Longtime U.S. stock bull and Wharton finance professor Jeremy Siegel said U.S. stocks could soar 20% in the first half of 2023 as the Federal Reserve ends its aggressive rate hikes next year and shifts its focus to supporting economic growth. .
Siegel said he thinks the stock market should have a very good year, with U.S. stocks on track for gains of 15% to 20%. While most don’t expect these to rise until at least the second half of the year, he thinks it will happen in the first half.

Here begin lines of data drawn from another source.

## src/rtl/burstMem_defines.svh

```systemverilog
// Width, depth and port-count macros shared by the package and every RTL block
`ifndef BURSTMEM_DEFINES_SVH
`define BURSTMEM_DEFINES_SVH

//============================================================
// Data path
//============================================================
`define BM_DATA_W      16   // Memory word width
`define BM_ADDR_W      8    // 256-word memory

//============================================================
// Bursts and FIFOs
//============================================================
`define BM_LEN_W       4    // Burst length field, max usable 8
`define BM_FIFO_DEPTH  16   // Words per port FIFO
`define BM_CNT_W       5    // Used count, holds 0..16

//============================================================
// Port counts
//============================================================
`define BM_NUM_WR      2    // Write ports
`define BM_NUM_RD      2    // Read ports

`endif

```

## src/rtl/burstMemPkg.sv

```systemverilog
// Shared word, address, length and count types for the burst memory controller
`default_nettype none

`include "burstMem_defines.svh"

package burstMemPkg;

    // One memory word
    typedef logic [`BM_DATA_W-1:0] dataT;

    // Word address into the shared memory
    typedef logic [`BM_ADDR_W-1:0] addrT;

    typedef logic [`BM_LEN_W-1:0]  lenT;    // Burst length in words
    typedef logic [`BM_CNT_W-1:0]  cntT;    // FIFO fill level

endpackage

`default_nettype wire

```

## src/rtl/portFifo.sv

```systemverilog
// Single-clock show-ahead FIFO with fill count and synchronous clear for each port
`timescale 1ns/1ps
`default_nettype none

`include "burstMem_defines.svh"

module portFifo #(
    parameter int DEPTH = `BM_FIFO_DEPTH
) (
    input  wire logic              CLK,
    input  wire logic              RESET_N,
    input  wire logic              clear,     // Drops contents on port Load
    input  wire logic              push,
    input  wire burstMemPkg::dataT pushData,
    input  wire logic              pop,
    output burstMemPkg::dataT      popData,   // Head word while not empty
    output burstMemPkg::cntT       used,
    output logic                   full,
    output logic                   empty
);

    localparam int PTR_W = (DEPTH > 1) ? $clog2(DEPTH) : 1;

    burstMemPkg::dataT mem [DEPTH];
    logic [PTR_W-1:0]  wrPtr;
    logic [PTR_W-1:0]  rdPtr;
    logic              doPush;
    logic              doPop;

    assign full    = (used == burstMemPkg::cntT'(DEPTH));
    assign empty   = (used == '0);
    assign doPush  = push && !full;    // Ignored when full
    assign doPop   = pop && !empty;    // Ignored when empty
    assign popData = mem[rdPtr];       // Show-ahead head

    // Storage write
    always_ff @(posedge CLK)
    begin
        if (doPush && !clear)
            mem[wrPtr] <= pushData;
    end

    // Pointers and count
    always_ff @(posedge CLK or negedge RESET_N)
    begin
        if (!RESET_N)
        begin
            wrPtr <= '0;
            rdPtr <= '0;
            used  <= '0;
        end
        else if (clear)
        begin
            wrPtr <= '0;
            rdPtr <= '0;
            used  <= '0;
        end
        else
        begin
            if (doPush)
                wrPtr <= (wrPtr == PTR_W'(DEPTH - 1)) ? '0 : wrPtr + 1'b1;
            if (doPop)
                rdPtr <= (rdPtr == PTR_W'(DEPTH - 1)) ? '0 : rdPtr + 1'b1;
            if (doPush && !doPop)
                used <= used + 1'b1;
            else if (doPop && !doPush)
                used <= used - 1'b1;
        end
    end

endmodule

`default_nettype wire

```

Siegel said that while the Fed plans to continue raising rates and keep them high for some time, he believes the Fed will wake up to economic realities and start cutting rates next year to support growth.
The Fed has raised interest rates this year from near zero in March to more than 4% now, and has signaled it will reach more than 5% next year, with the goal of lowering inflation. In June this year, US inflation reached a 40-year high of 9.1%, and remained above 7% in November, well above the Fed’s target of 2%.
In fact, the Fed’s recent interest rate hikes have caused the S&P 500 to drop 20%, while the tech-heavy Nasdaq has fallen 34% this year.
Siegel has previously repeatedly criticized the Fed for insisting on raising interest rates. He believes that the Fed is making one of the biggest mistakes in its 110-year history, which may lead to a severe recession. He worries about the risk of Fed policy raising interest rates too much. If Fed Chairman Powell sticks to his goal of falling to 2% in the official data, he will inevitably tighten monetary policy too much, committing restrictions on liquidity in 2021 and early 2022. The same mistake of being too slow sexually.
Siegel also said: “They really need to stop and see, what is actually going to happen. That will really trigger a big rebound. We have seen good signs of inflation, and I think most of the interest rate increases have passed.”